Familial hypercholesterolemia (FH)
Familial hypercholesterolemia (FH) develops in individuals who inherit the gene for high cholesterol from one or both parents. Inheriting the gene from both parents leads to homozygous FH and inheriting it from one parent to heterozygous FH. In FH, LDL cholesterol levels are elevated, and typical symptoms include hypercholesterolemia; xanthoma in the skin, tendons, gluteal region, and between the fingers; and coronary arteriosclerosis that may lead to myocardial infarction.
FH is treated with dietary and drug therapies. In severe cases, plasma exchange and LDL apheresis (DFPP) are performed to remove lipids directly and selectively from patients' plasma.

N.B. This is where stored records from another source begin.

**src/rtl/objects_mux_collision.sv**
```systemverilog
// Pixel compositor and per-frame collision tracker sitting between the object renderers and the VGA controller.
// Define OBJMUX_DEBUG_COLLISION_EN to paint overlap pixels red (8'hE0) instead of the composited colour.
module objects_mux_collision #(
   parameter int NUM_BALLS     = 4,
   parameter int LIVES         = 3,
   parameter int INVULN_FRAMES = 120,
   parameter int BLINK_PERIOD  = 8
) (
   input  logic                   clk,
   input  logic                   resetN,
   input  logic                   startOfFrame,
   input  logic                   playerDR,
   input  logic [7:0]             playerRGB,
   input  logic                   ropeDR,
   input  logic [7:0]             ropeRGB,
   input  logic [NUM_BALLS-1:0]   ballDR,
   input  logic [8*NUM_BALLS-1:0] ballRGB,
   input  logic [7:0]             bgRGB,
   output logic [7:0]             RGBout,
   output logic                   playerHit,
   output logic [NUM_BALLS-1:0]   ballRopeHit,
   output logic                   playerBlink,
   output logic                   playerVisible,
   output logic                   gameOver,
   output logic [1:0]             livesLeft
);

   localparam int FCW = $clog2(INVULN_FRAMES + 1);
   localparam int BCW = $clog2(BLINK_PERIOD + 1);
   localparam logic [FCW-1:0] LAST_FRAME = FCW'(INVULN_FRAMES - 1);
   localparam logic [BCW-1:0] LAST_BLINK = BCW'(BLINK_PERIOD - 1);

   typedef enum logic [1:0] {
      ST_NORMAL,
      ST_INVULN,
      ST_DEAD
   } state_t;

   state_t                 state_q, state_d;
   logic [7:0]             rgb_q, rgb_d;
   logic [7:0]             rgb_mux;
   logic                   player_ball_acc_q, player_ball_acc_d;
   logic [NUM_BALLS-1:0]   rope_ball_acc_q, rope_ball_acc_d;
   logic [NUM_BALLS-1:0]   ball_rope_hit_q, ball_rope_hit_d;
   logic                   hit_q, hit_d;
   logic                   blink_q, blink_d;
   logic [1:0]             lives_q, lives_d;
   logic [FCW-1:0]         frame_cnt_q, frame_cnt_d;
   logic [BCW-1:0]         blink_cnt_q, blink_cnt_d;
   logic                   player_ball_ovl;
   logic [NUM_BALLS-1:0]   rope_ball_ovl;

   // Lowest-indexed ball wins, so scan from the highest index down.
   always_comb begin
      rgb_mux = bgRGB;
      for (int i = NUM_BALLS - 1; i >= 0; i--) begin
         if (ballDR[i]) rgb_mux = ballRGB[8*i +: 8];
      end
      if (ropeDR)   rgb_mux = ropeRGB;
      if (playerDR) rgb_mux = playerRGB;
   end

   assign player_ball_ovl = playerDR & (|ballDR);
   assign rope_ball_ovl   = {NUM_BALLS{ropeDR}} & ballDR;

   always_comb begin
      rgb_d = rgb_mux;
`ifdef OBJMUX_DEBUG_COLLISION_EN
      if (player_ball_ovl | (ropeDR & (|ballDR))) rgb_d = 8'hE0;
`endif
   end

   // An overlap on the startOfFrame cycle seeds the freshly cleared accumulator.
   always_comb begin
      player_ball_acc_d = player_ball_acc_q | player_ball_ovl;
      rope_ball_acc_d   = rope_ball_acc_q | rope_ball_ovl;
      ball_rope_hit_d   = '0;
      if (startOfFrame) begin
         player_ball_acc_d = player_ball_ovl;
         rope_ball_acc_d   = rope_ball_ovl;
         ball_rope_hit_d   = rope_ball_acc_q;
      end
   end

   always_comb begin
      state_d     = state_q;
      lives_d     = lives_q;
      frame_cnt_d = frame_cnt_q;
      blink_cnt_d = blink_cnt_q;
      blink_d     = blink_q;
      hit_d       = 1'b0;
      if (startOfFrame) begin
         case (state_q)
            ST_NORMAL: begin
               if (player_ball_acc_q) begin
                  hit_d = 1'b1;
                  if (lives_q <= 2'd1) begin
                     lives_d = 2'd0;
                     state_d = ST_DEAD;
                     blink_d = 1'b0;
                  end else begin
                     lives_d     = lives_q - 2'd1;
                     state_d     = ST_INVULN;
                     frame_cnt_d = '0;
                     blink_cnt_d = '0;
                     blink_d     = 1'b1;
                  end
               end
            end
            ST_INVULN: begin
               if (frame_cnt_q == LAST_FRAME) begin
                  state_d = ST_NORMAL;
                  blink_d = 1'b0;
               end else begin
                  frame_cnt_d = frame_cnt_q + 1'b1;
                  if (blink_cnt_q == LAST_BLINK) begin
                     blink_cnt_d = '0;
                     blink_d     = ~blink_q;
                  end else begin
                     blink_cnt_d = blink_cnt_q + 1'b1;
                  end
               end
            end
            ST_DEAD: begin
               blink_d = 1'b0;
            end
            default: begin
               state_d = ST_NORMAL;
            end
         endcase
      end
   end

   always_ff @(posedge clk or negedge resetN) begin
      if (!resetN) begin
         state_q           <= ST_NORMAL;
         rgb_q             <= 8'h00;
         player_ball_acc_q <= 1'b0;
         rope_ball_acc_q   <= '0;
         ball_rope_hit_q   <= '0;
         hit_q             <= 1'b0;
         blink_q           <= 1'b0;
         lives_q           <= 2'(LIVES);
         frame_cnt_q       <= '0;
         blink_cnt_q       <= '0;
      end else begin
         state_q           <= state_d;
         rgb_q             <= rgb_d;
         player_ball_acc_q <= player_ball_acc_d;
         rope_ball_acc_q   <= rope_ball_acc_d;
         ball_rope_hit_q   <= ball_rope_hit_d;
         hit_q             <= hit_d;
         blink_q           <= blink_d;
         lives_q           <= lives_d;
         frame_cnt_q       <= frame_cnt_d;
         blink_cnt_q       <= blink_cnt_d;
      end
   end

   assign RGBout        = rgb_q;
   assign playerHit     = hit_q;
   assign ballRopeHit   = ball_rope_hit_q;
   assign playerBlink   = blink_q;
   assign playerVisible = (state_q != ST_DEAD);
   assign gameOver      = (state_q == ST_DEAD);
   assign livesLeft     = lives_q;

endmodule

```
**config.mk**
```make
export PLATFORM = sky130hd
export DESIGN_NAME = pipe_ibuf
export DESIGN_NICKNAME = d
export VERILOG_FILES = /design/src/rtl/pipe_ibuf.sv
export SDC_FILE = /design/constraint.sdc
export NUM_CORES = 1
export LEC_CHECK = 0
export CORE_AREA = 2 2 141 143
export CTS_CLUSTER_SIZE = 20
export DETAILED_ROUTE_END_ITERATION = 10
export DIE_AREA = 0 0 143 145
export GPL_ROUTABILITY_DRIVEN = 1
export PLACE_DENSITY = 0.89
export SLEW_MARGIN = 20
export SYNTH_ARGS = -nofsm -noshare
export SYNTH_HDL_FRONTEND = slang
export SYNTH_SLANG_ARGS = --single-unit
```
**constraint.sdc**
```tcl
create_clock -name clk -period 5.6 [get_ports clk]
set_clock_uncertainty 0.2 [all_clocks]
set_input_delay 1.12 -clock clk [delete_from_list [all_inputs] [get_ports clk]]
set_output_delay 1.12 -clock clk [all_outputs]
set_load 0.02 [all_outputs]
```
**src/rtl/pipe_ibuf.sv**
```systemverilog
// Instruction buffer between fetch and decode: a small circular FIFO of {inst, pc}
// entries with a level-held write handshake, a decode-side pop and a flush on purge.
module pipe_ibuf #(
  parameter int INST_L = 32,
  parameter int PC_L   = 32,
  parameter int DEPTH  = 4,
  parameter int PTR_L  = 2
) (
  input  logic              clk,
  input  logic              rst,
  input  logic              buf_we,
  input  logic [INST_L-1:0] inst_in,
  input  logic [PC_L-1:0]   pc_in,
  output logic              buf_wack,
  output logic              buf_f,
  output logic              buf_e,
  input  logic              purge,
  input  logic              rd_re,
  output logic              rd_valid,
  output logic [INST_L-1:0] inst_out,
  output logic [PC_L-1:0]   pc_out,
  output logic [PTR_L:0]    count
);

  localparam int ENT_L = INST_L + PC_L;
  localparam logic [PTR_L:0]   FULL_C  = (PTR_L+1)'(DEPTH);
  localparam logic [PTR_L:0]   CNT_ONE = (PTR_L+1)'(1);
  localparam logic [PTR_L-1:0] PTR_ONE = PTR_L'(1);

  logic [ENT_L-1:0] mem_q [DEPTH];

  logic [PTR_L-1:0] wp_q, wp_d;
  logic [PTR_L-1:0] rp_q, rp_d;
  logic [PTR_L:0]   count_q, count_d;
  logic             armed_q, armed_d;
  logic             wack_q, wack_d;
  logic             wr_ok, rd_ok;
  logic [ENT_L-1:0] head;

  // Fullness is judged on the pre-pop count, so a full queue refuses a write even with a same-cycle pop.
  assign wr_ok = buf_we && armed_q && (count_q != FULL_C) && !purge;
  assign rd_ok = rd_re && (count_q != '0) && !purge;

  always_comb begin
    wp_d    = wp_q;
    rp_d    = rp_q;
    count_d = count_q;
    armed_d = armed_q;
    wack_d  = 1'b0;
    if (purge) begin
      wp_d    = '0;
      rp_d    = '0;
      count_d = '0;
    end else begin
      if (wr_ok) wp_d = wp_q + PTR_ONE;
      if (rd_ok) rp_d = rp_q + PTR_ONE;
      case ({wr_ok, rd_ok})
        2'b10:   count_d = count_q + CNT_ONE;
        2'b01:   count_d = count_q - CNT_ONE;
        default: count_d = count_q;
      endcase
      wack_d = wr_ok;
      // One accept per held request: disarm on accept, re-arm once the request drops.
      if (wr_ok)        armed_d = 1'b0;
      else if (!buf_we) armed_d = 1'b1;
    end
  end

  always_ff @(posedge clk or posedge rst) begin
    if (rst) begin
      wp_q    <= '0;
      rp_q    <= '0;
      count_q <= '0;
      armed_q <= 1'b1;
      wack_q  <= 1'b0;
    end else begin
      wp_q    <= wp_d;
      rp_q    <= rp_d;
      count_q <= count_d;
      armed_q <= armed_d;
      wack_q  <= wack_d;
    end
  end

  always_ff @(posedge clk) begin
    if (wr_ok) mem_q[wp_q] <= {inst_in, pc_in};
  end

  assign head     = mem_q[rp_q];
  assign rd_valid = (count_q != '0);
  assign inst_out = rd_valid ? head[ENT_L-1:PC_L] : '0;
  assign pc_out   = rd_valid ? head[PC_L-1:0] : '0;
  assign buf_wack = wack_q;
  assign buf_f    = (count_q == FULL_C);
  assign buf_e    = (count_q == '0);
  assign count    = count_q;

endmodule

```
==> PnR_summary.wiki, run 1 <==
{| class="wikitable"
! Metric !! Value
|-
| Post-synthesis sequential element count || 265
|-
| Cell chain of the critical path || buf_12, mux4_2, and2_1, clkdlybuf4s50_1
|-
| Number of global-route vias before repair || 5628
|-
| Overall track demand over capacity in global routing || 0.1924
|-
| Worst EP required || 4.28 ns
|-
| Clock tree from TritonCTS || built
|-
| Critical path class || flop to output pin
|-
| Clock-pin slew reported for the worst setup and hold paths after clock tree synthesis || 0.07 ns
|-
| Result of the run || completed
|-
| Per-cell routed wire length || 21.37 um
|-
| Clock period minus final worst setup slack || 4.428 ns
|-
| Detail Route Antenna Nets || 0
|-
| CTS sink cnt || 265
|-
| Count of buffer and inverter cells on the critical path || 2
|-
| Height of the die || 145 um
|-
| Standby leakage power || 4.044 nW
|-
| Max-Slew Margin vs Limit || 0.3243
|-
| Global-route wire length before repair || a little over 30000 um
|-
| Number of cell rows || between 50 and 60
|-
| Synth top cells by count || sky130_fd_sc_hd__edfxtp_1 (256), sky130_fd_sc_hd__and2_1 (69), sky130_fd_sc_hd__mux4_2 (64)
|-
| Top fanout value on the critical path || 36
|-
| Largest cells by area after synthesis || sky130_fd_sc_hd__edfxtp_1 (74%), sky130_fd_sc_hd__mux4_2 (14%), sky130_fd_sc_hd__and2_1 (4.2%), sky130_fd_sc_hd__dfrtp_1 (1.9%), sky130_fd_sc_hd__buf_6 (0.65%)
|-
| Endpoints failing setup || 0
|-
| Post_cts resized || 0
|-
| Global placer's final weighted congestion || about 0.75
|-
| Ant. Diodes || 0
|-
| Via/cell ratio || about 5.6
|-
| Count of buffers from port buffering || 139
|-
| Final Cycle Share || 0.7906
|-
| Sequential-to-total area share from yosys stat || 0.7639
|-
| Critical path's top delay family || flip-flops
|-
| Fraction of final layout cells with drive strength greater than 1 || 0.1773
|-
| Gate count after technology mapping || 481
|-
| FMAX || 225.9 MHz
|-
| Post-layout net count || around 700
|-
| DRC violation count after routing || 0
|-
| CTS root buf || sky130_fd_sc_hd__clkbuf_16
|-
| Initial Util || 0.5394
|-
| H-Tree Level Count || 1
|-
| Most common flop cell mapped by yosys || sky130_fd_sc_hd__edfxtp_1
|-
| Routed Wire Length || 19410 um
|-
| Area delta synth->final || 23.63%
|-
| Die width || 143 um
|-
| Global route total overflow || 0
|-
| Setup TNS || 0 ns
|-
| Setup Fix Bufs, Post-CTS || 0
|-
| DP HPWL || 10920 um
|-
| Arrival time at the worst endpoint || 3.11 ns
|-
| Max Root-Sink Buffers || 3
|-
| Nets in the synthesized netlist || between 500 and 600
|-
| Initial antenna violation count || 0
|-
| Vias || 5061
|-
| Category of the worst setup path launch point || flop
|-
| Synth warn || 0
|-
| Ports || 140
|-
| DR iter-0 viols || 323
|-
| Final Hold Fails || 0
|-
| Worst min-delay path class || flop to flop
|-
| CTS Hold Buffers Added || 0
|-
| Cell with the biggest individual delay on the critical path || sky130_fd_sc_hd__dfrtp_4
|-
| Fin. max-slew vios || 0
|-
| Number of iterations in the first detailed-routing pass || 5
|-
| Kind of capture point of the worst setup path || output pin
|-
| Pin count of the biggest net entering global routing || 67
|-
| Fin area || ~13000 um^2
|-
| PwrDens || 340.6 nW/um^2
|-
| Largest area contributor in the netlist || sky130_fd_sc_hd__edfxtp_1
|-
| Delay of the slowest cell on the worst path || approximately 0.92 ns
|-
| Number of violations of the max-capacitance limit || 0
|-
| Synth cell types || 40
|-
| Avg Cell Area, Syn || 21.54 um^2
|-
| Unrepaired setup endpoints after global routing || false
|-
| Die outline area || 20740 um^2
|-
| Actual slew at the worst max-slew pin || 1.014 ns
|-
| Cell area reported after detailed placement || ~12000 um^2
|-
| Most frequent cell after synthesis || sky130_fd_sc_hd__edfxtp_1
|-
| Number of enable-type register cells in the synthesized netlist || 256
|-
| Fraction of synthesis flops using an asynchronous set or reset pin || 0.03396
|-
| Peak supply drop || 268.2 uV
|-
| Core region area || between 15000 and 20000 um^2
|-
| CTS buffer count || 27
|-
| Clock latency on the worst-skew pair || 0.52 ns
|-
| Netlist area before placement || 10360 um^2
|-
| Share of the synthesized area in the top cell type || 0.7420
|}
-- per-stage QoR --
| step | util | worst slack [ns] | power [mW] | hold slack (ns) | std cells |
|---|---|---|---|---|---|
| after floorplan | - | 2.006 | 2.490 | 0.2979 | 481 |
| after global placement | 0.6224 | 1.690 | 2.667 | 0.3223 | 859 |
| after detailed placement | 0.6224 | 1.634 | 2.680 | 0.3368 | 859 |
| after CTS | 0.6669 | 1.081 | 4.405 | 0.3461 | 908 |
| after global routing | 0.6669 | 0.9718 | 4.506 | 0.3684 | 908 |
| final | 0.6669 | 1.172 | 4.362 | 0.3472 | 908 |
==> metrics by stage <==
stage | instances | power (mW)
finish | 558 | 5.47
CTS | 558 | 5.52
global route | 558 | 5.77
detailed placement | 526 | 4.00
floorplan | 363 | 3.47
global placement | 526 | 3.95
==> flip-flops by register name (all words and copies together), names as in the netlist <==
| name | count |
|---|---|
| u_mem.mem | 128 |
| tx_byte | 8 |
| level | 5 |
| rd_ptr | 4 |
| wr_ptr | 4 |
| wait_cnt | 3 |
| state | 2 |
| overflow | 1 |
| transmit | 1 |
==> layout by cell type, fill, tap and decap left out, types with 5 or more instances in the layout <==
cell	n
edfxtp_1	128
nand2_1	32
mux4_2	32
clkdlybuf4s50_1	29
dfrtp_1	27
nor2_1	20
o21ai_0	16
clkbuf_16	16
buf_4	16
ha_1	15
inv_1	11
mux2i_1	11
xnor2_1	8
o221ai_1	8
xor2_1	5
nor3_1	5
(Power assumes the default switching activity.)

In focal glomerulosclerosis, focal sclerosing lesions occur in the renal glomeruli. Many patients exhibit symptoms referred to as "nephrotic syndrome," characterized by progressive loss of renal function and poor prognosis. In the nephrotic syndrome, generalized massive edema and albuminuria are observed in addition to hypoproteinemia and hyperlipidemia, including cholesterolemia.
Pharmacotherapy is administered to focal glomerulosclerosis patients. In case it is not effective, DFPP is performed to remove LDL cholesterol and causative factors such as IgM and complement.
Fulminant hepatitis (FH) and acute hepatic failure exhibit symptoms of hepatic failure including hepatic encephalopathy due to severe liver dysfunction resulting from marked, widespread hepatocyte necrosis. These two critical, life-threatening conditions are still difficult to treat in emergency medicine.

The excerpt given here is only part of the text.